→ **WHAT IS BEING ASKED**
Stop after the line containing "setup_ws_ns = 0.0971"; retype every line of the data before it exactly, starting from the first.

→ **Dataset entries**
Content starts
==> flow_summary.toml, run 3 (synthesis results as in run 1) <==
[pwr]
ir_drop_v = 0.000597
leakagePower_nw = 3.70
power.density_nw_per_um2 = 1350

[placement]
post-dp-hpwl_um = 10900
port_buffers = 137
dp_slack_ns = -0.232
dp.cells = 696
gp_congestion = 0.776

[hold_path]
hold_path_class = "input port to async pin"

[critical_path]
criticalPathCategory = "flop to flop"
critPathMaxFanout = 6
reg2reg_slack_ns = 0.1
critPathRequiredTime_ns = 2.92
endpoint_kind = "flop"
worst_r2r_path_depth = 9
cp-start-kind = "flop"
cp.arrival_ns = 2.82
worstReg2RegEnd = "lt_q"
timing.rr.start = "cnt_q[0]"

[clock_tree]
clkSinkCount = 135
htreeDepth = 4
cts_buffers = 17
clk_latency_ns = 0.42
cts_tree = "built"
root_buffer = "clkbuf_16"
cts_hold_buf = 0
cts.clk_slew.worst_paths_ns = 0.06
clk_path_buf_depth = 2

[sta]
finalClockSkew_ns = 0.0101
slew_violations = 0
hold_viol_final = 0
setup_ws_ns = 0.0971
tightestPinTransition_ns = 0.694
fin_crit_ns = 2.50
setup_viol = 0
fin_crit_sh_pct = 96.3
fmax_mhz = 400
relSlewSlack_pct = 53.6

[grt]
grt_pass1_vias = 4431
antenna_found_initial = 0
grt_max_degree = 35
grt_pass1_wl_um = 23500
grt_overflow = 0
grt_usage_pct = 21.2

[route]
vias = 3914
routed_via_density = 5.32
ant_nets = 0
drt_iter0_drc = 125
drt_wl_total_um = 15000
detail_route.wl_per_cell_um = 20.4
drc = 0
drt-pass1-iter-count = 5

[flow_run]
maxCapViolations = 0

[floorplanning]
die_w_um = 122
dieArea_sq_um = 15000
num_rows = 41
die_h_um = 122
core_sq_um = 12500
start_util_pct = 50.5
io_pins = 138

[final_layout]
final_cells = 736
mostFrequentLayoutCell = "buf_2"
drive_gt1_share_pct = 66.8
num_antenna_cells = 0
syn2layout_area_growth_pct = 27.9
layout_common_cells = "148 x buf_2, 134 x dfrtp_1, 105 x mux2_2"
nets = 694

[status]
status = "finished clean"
--- src/rtl/rv_fetch.sv ---
// RV32 instruction fetch stage. Owns the PC, issues one word fetch at a
// time over req/gnt + rvalid, and loads the IF/ID registers. Decode
// back-pressure parks a returned word in a one-entry hold buffer; an EX
// redirect retargets the PC and kills any fetch already in flight.
module rv_fetch #(
    parameter logic [31:0] RESET_PC  = 32'h0000_0000,
    parameter logic [31:0] NOP_INSTR = 32'h0000_0013
) (
    input  logic       clk,
    input  logic       rst,
    rv_fetch_if.master bus
);

    typedef enum logic [1:0] {
        S_RST  = 2'd0,
        S_REQ  = 2'd1,
        S_WAIT = 2'd2,
        S_HOLD = 2'd3
    } state_t;

    // Word-aligned versions of the reset PC and redirect target.
    localparam logic [31:0] RESET_PC_ALIGNED = RESET_PC & ~32'd3;

    state_t      r_state;
    state_t      w_state_nxt;

    logic [31:0] r_fetch_pc;    // address of the next request
    logic [31:0] r_req_pc;      // address of the request in flight
    logic        r_kill;        // in-flight response belongs to the wrong path

    logic        r_hold_valid;  // hold buffer occupied
    logic [31:0] r_hold_ir;
    logic [31:0] r_hold_pc;

    logic [31:0] r_if_id_ir;
    logic [31:0] r_if_id_pc;
    logic        r_if_id_valid;

    logic        w_stall;
    logic        w_redirect;
    logic [31:0] w_target;
    logic        w_grant;       // request accepted this cycle
    logic        w_resp;        // response arrives while we wait for one
    logic        w_resp_live;   // response that is on the correct path
    logic        w_capture;     // live response parked because decode stalls
    logic        w_hold_out;    // hold buffer drains into IF/ID
    logic        w_imem_req;
    logic [1:0]  w_dbg_state;

    assign w_stall     = bus.id_stall;
    assign w_redirect  = bus.ex_redirect;
    assign w_target    = bus.ex_target & ~32'd3;
    assign w_grant     = (r_state == S_REQ) && bus.imem_gnt;
    // rvalid outside S_WAIT has no matching request and is ignored.
    assign w_resp      = (r_state == S_WAIT) && bus.imem_rvalid;
    assign w_resp_live = w_resp && !r_kill;
    assign w_capture   = w_resp_live && w_stall && !w_redirect;
    assign w_hold_out  = (r_state == S_HOLD) && r_hold_valid && !w_stall;

    // State register.
    always_ff @(posedge clk or posedge rst) begin
        if (rst) begin
            r_state <= S_RST;
        end else begin
            r_state <= w_state_nxt;
        end
    end

    // Next-state logic; a redirect never blocks leaving S_WAIT/S_HOLD.
    always_comb begin
        w_state_nxt = r_state;
        case (r_state)
            S_RST: begin
                w_state_nxt = S_REQ;
            end
            S_REQ: begin
                // A grant coinciding with a redirect still leaves a fetch
                // in flight; it is killed rather than abandoned.
                if (bus.imem_gnt) begin
                    w_state_nxt = S_WAIT;
                end
            end
            S_WAIT: begin
                if (bus.imem_rvalid) begin
                    if (r_kill || w_redirect || !w_stall) begin
                        w_state_nxt = S_REQ;
                    end else begin
                        w_state_nxt = S_HOLD;
                    end
                end
            end
            S_HOLD: begin
                if (w_redirect || !w_stall) begin
                    w_state_nxt = S_REQ;
                end
            end
            default: begin
                w_state_nxt = S_RST;
            end
        endcase
    end

    // Moore outputs of the FSM.
    always_comb begin
        w_imem_req  = 1'b0;
        w_dbg_state = r_state;
        if (r_state == S_REQ) begin
            w_imem_req = 1'b1;
        end
    end

    // Fetch PC: redirect wins over the post-grant increment, so a grant in
    // the redirect cycle leaves fetch_pc at the target, not target+4.
    always_ff @(posedge clk or posedge rst) begin
        if (rst) begin
            r_fetch_pc <= RESET_PC_ALIGNED;
        end else if (w_redirect) begin
            r_fetch_pc <= w_target;
        end else if (w_grant) begin
            r_fetch_pc <= r_fetch_pc + 32'd4;
        end
    end

    // Remember the address of the accepted request for the IF/ID PC.
    always_ff @(posedge clk or posedge rst) begin
        if (rst) begin
            r_req_pc <= 32'd0;
        end else if (w_grant) begin
            r_req_pc <= r_fetch_pc;
        end
    end

    // Kill flag: set when a redirect overtakes a fetch in flight, cleared
    // by the response it was waiting to discard.
    always_ff @(posedge clk or posedge rst) begin
        if (rst) begin
            r_kill <= 1'b0;
        end else if (w_resp) begin
            r_kill <= 1'b0;
        end else if (w_redirect && (w_grant || (r_state == S_WAIT))) begin
            r_kill <= 1'b1;
        end
    end

    // One-entry hold buffer for a word that arrives while decode stalls.
    always_ff @(posedge clk or posedge rst) begin
        if (rst) begin
            r_hold_valid <= 1'b0;
            r_hold_ir    <= NOP_INSTR;
            r_hold_pc    <= 32'd0;
        end else if (w_redirect) begin
            r_hold_valid <= 1'b0;
        end else if (w_capture) begin
            r_hold_valid <= 1'b1;
            r_hold_ir    <= bus.imem_rdata;
            r_hold_pc    <= r_req_pc;
        end else if (w_hold_out) begin
            r_hold_valid <= 1'b0;
        end
    end

    // IF/ID registers: flushed by redirect, frozen by stall, otherwise
    // loaded with the delivered word or a bubble (PC kept on a bubble).
    always_ff @(posedge clk or posedge rst) begin
        if (rst) begin
            r_if_id_ir    <= NOP_INSTR;
            r_if_id_pc    <= 32'd0;
            r_if_id_valid <= 1'b0;
        end else if (w_redirect) begin
            r_if_id_ir    <= NOP_INSTR;
            r_if_id_valid <= 1'b0;
        end else if (!w_stall) begin
            if (w_resp_live) begin
                r_if_id_ir    <= bus.imem_rdata;
                r_if_id_pc    <= r_req_pc;
                r_if_id_valid <= 1'b1;
            end else if (w_hold_out) begin
                r_if_id_ir    <= r_hold_ir;
                r_if_id_pc    <= r_hold_pc;
                r_if_id_valid <= 1'b1;
            end else begin
                r_if_id_ir    <= NOP_INSTR;
                r_if_id_valid <= 1'b0;
            end
        end
    end

    assign bus.imem_req    = w_imem_req;
    assign bus.imem_addr   = r_fetch_pc;
    assign bus.if_id_ir    = r_if_id_ir;
    assign bus.if_id_pc    = r_if_id_pc;
    assign bus.if_id_valid = r_if_id_valid;
    assign bus.dbg_state   = w_dbg_state;

endmodule
--- src/rtl/pong_match_controller_btn_edge.sv ---
// Rising-edge detector for an already-synchronised button level.
// The pulse is registered, so it appears in the cycle after the input rises.
module pong_btn_edge (
  input  logic clk,
  input  logic rst,
  input  logic btn,
  output logic rise
);

  logic prev_q, prev_d;
  logic rise_q, rise_d;

  // Next values: remember the level, flag a low-to-high transition.
  always_comb begin
    prev_d = btn;
    rise_d = btn & ~prev_q;
  end

  // Edge detector state.
  always_ff @(posedge clk or posedge rst) begin
    if (rst) begin
      prev_q <= 1'b0;
      rise_q <= 1'b0;
    end else begin
      prev_q <= prev_d;
      rise_q <= rise_d;
    end
  end

  assign rise = rise_q;

endmodule
`config.mk`:
```
export PLATFORM = sky130hd
export DESIGN_NAME = compute_tile_pe
export DESIGN_NICKNAME = d
export VERILOG_FILES = /design/src/rtl/compute_tile_pe.sv
export SDC_FILE = /design/constraint.sdc
export NUM_CORES = 1
export LEC_CHECK = 0
export ABC_AREA = 1
export CORE_MARGIN = 3
export CORE_UTILIZATION = 60
export CTS_CLUSTER_DIAMETER = 50
export CTS_CLUSTER_SIZE = 40
export DETAILED_ROUTE_END_ITERATION = 16
export GPL_TIMING_DRIVEN = 1
export PLACE_DENSITY = 0.77
export SLEW_MARGIN = 30
export SYNTH_ARGS = -nofsm -noshare
export SYNTH_HDL_FRONTEND = slang
export SYNTH_SLANG_ARGS = --single-unit
```
`constraint.sdc`:
```
create_clock -name clk -period 2.85 [get_ports clk]
set_input_delay 0.4275 -clock clk [delete_from_list [all_inputs] [get_ports clk]]
set_output_delay 0.4275 -clock clk [all_outputs]
set_load 0.01 [all_outputs]
```
File: src/rtl/r2r_display_mode_ctrl.sv
// R2R measurement select sequencer: mode stepping, post-change blanking, display strobes.
// Ports: clk, reset, mode_next, auto_en, hold, sample_valid -> data_select, display_update, blanking, mode_changed.
module r2r_display_mode_ctrl
  import r2r_pkg::*;
#(
  parameter int DWELL_CYCLES = 100_000_000,
  parameter int BLANK_CYCLES = 1_000_000
) (
  input  logic       clk,
  input  logic       reset,
  input  logic       mode_next,
  input  logic       auto_en,
  input  logic       hold,
  input  logic       sample_valid,
  output logic [1:0] data_select,
  output logic       display_update,
  output logic       blanking,
  output logic       mode_changed
);

  r2r_ctrl_state_t r_state, w_state;
  r2r_sel_t        r_sel, w_sel, w_nsel;
  logic            r_upd, w_upd;
  logic            r_blank, w_blank;
  logic            r_mc, w_mc;

  logic w_blank_load, w_blank_en, w_blank_exp;
  logic w_dwell_load, w_dwell_en, w_dwell_exp;
  logic w_auto, w_chg;

  assign w_blank_en = (r_state == S_BLANK);
  assign w_dwell_en = (r_state == S_SHOW) && auto_en && !hold;
  // Held in reload outside S_SHOW so every entry starts a fresh dwell.
  assign w_dwell_load = (r_state != S_SHOW) || !auto_en;

  assign w_auto = (r_state == S_SHOW) && w_dwell_exp;
  assign w_chg  = mode_next || w_auto;
  // Manual order takes precedence when both triggers coincide.
  assign w_nsel = mode_next ? next_manual(r_sel) : next_auto(r_sel);

  r2r_interval_timer #(.LOAD_VAL(BLANK_CYCLES)) u_blank_tmr (
    .clk    (clk),
    .reset  (reset),
    .load   (w_blank_load),
    .enable (w_blank_en),
    .expire (w_blank_exp)
  );

  r2r_interval_timer #(.LOAD_VAL(DWELL_CYCLES)) u_dwell_tmr (
    .clk    (clk),
    .reset  (reset),
    .load   (w_dwell_load),
    .enable (w_dwell_en),
    .expire (w_dwell_exp)
  );

  always_comb begin
    w_state      = r_state;
    w_sel        = r_sel;
    w_upd        = 1'b0;
    w_blank      = 1'b0;
    w_mc         = 1'b0;
    w_blank_load = 1'b0;
    if (w_chg) begin
      // A mode change swallows any coincident sample.
      w_sel = w_nsel;
      w_mc  = 1'b1;
      if (w_nsel == SEL_OFF) begin
        w_state = S_OFF;
        w_upd   = 1'b1;
      end else begin
        w_state      = S_BLANK;
        w_blank      = 1'b1;
        w_blank_load = 1'b1;
      end
    end else begin
      unique case (r_state)
        S_OFF: begin
        end
        S_BLANK: begin
          if (w_blank_exp) begin
            w_state = S_SHOW;
          end else begin
            w_blank = 1'b1;
          end
        end
        S_SHOW: begin
          w_upd = sample_valid && !hold;
        end
        default: begin
          w_state = S_OFF;
          w_sel   = SEL_OFF;
        end
      endcase
    end
  end

  always_ff @(posedge clk or posedge reset) begin
    if (reset) begin
      r_state <= S_OFF;
      r_sel   <= SEL_OFF;
      r_upd   <= 1'b0;
      r_blank <= 1'b0;
      r_mc    <= 1'b0;
    end else begin
      r_state <= w_state;
      r_sel   <= w_sel;
      r_upd   <= w_upd;
      r_blank <= w_blank;
      r_mc    <= w_mc;
    end
  end

  assign data_select    = r_sel;
  assign display_update = r_upd;
  assign blanking       = r_blank;
  assign mode_changed   = r_mc;

endmodule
Content ends
→ **EXERCISE ANSWER**
==> flow_summary.toml, run 3 (synthesis results as in run 1) <==
[pwr]
ir_drop_v = 0.000597
leakagePower_nw = 3.70
power.density_nw_per_um2 = 1350

[placement]
post-dp-hpwl_um = 10900
port_buffers = 137
dp_slack_ns = -0.232
dp.cells = 696
gp_congestion = 0.776

[hold_path]
hold_path_class = "input port to async pin"

[critical_path]
criticalPathCategory = "flop to flop"
critPathMaxFanout = 6
reg2reg_slack_ns = 0.1
critPathRequiredTime_ns = 2.92
endpoint_kind = "flop"
worst_r2r_path_depth = 9
cp-start-kind = "flop"
cp.arrival_ns = 2.82
worstReg2RegEnd = "lt_q"
timing.rr.start = "cnt_q[0]"

[clock_tree]
clkSinkCount = 135
htreeDepth = 4
cts_buffers = 17
clk_latency_ns = 0.42
cts_tree = "built"
root_buffer = "clkbuf_16"
cts_hold_buf = 0
cts.clk_slew.worst_paths_ns = 0.06
clk_path_buf_depth = 2

[sta]
finalClockSkew_ns = 0.0101
slew_violations = 0
hold_viol_final = 0
setup_ws_ns = 0.0971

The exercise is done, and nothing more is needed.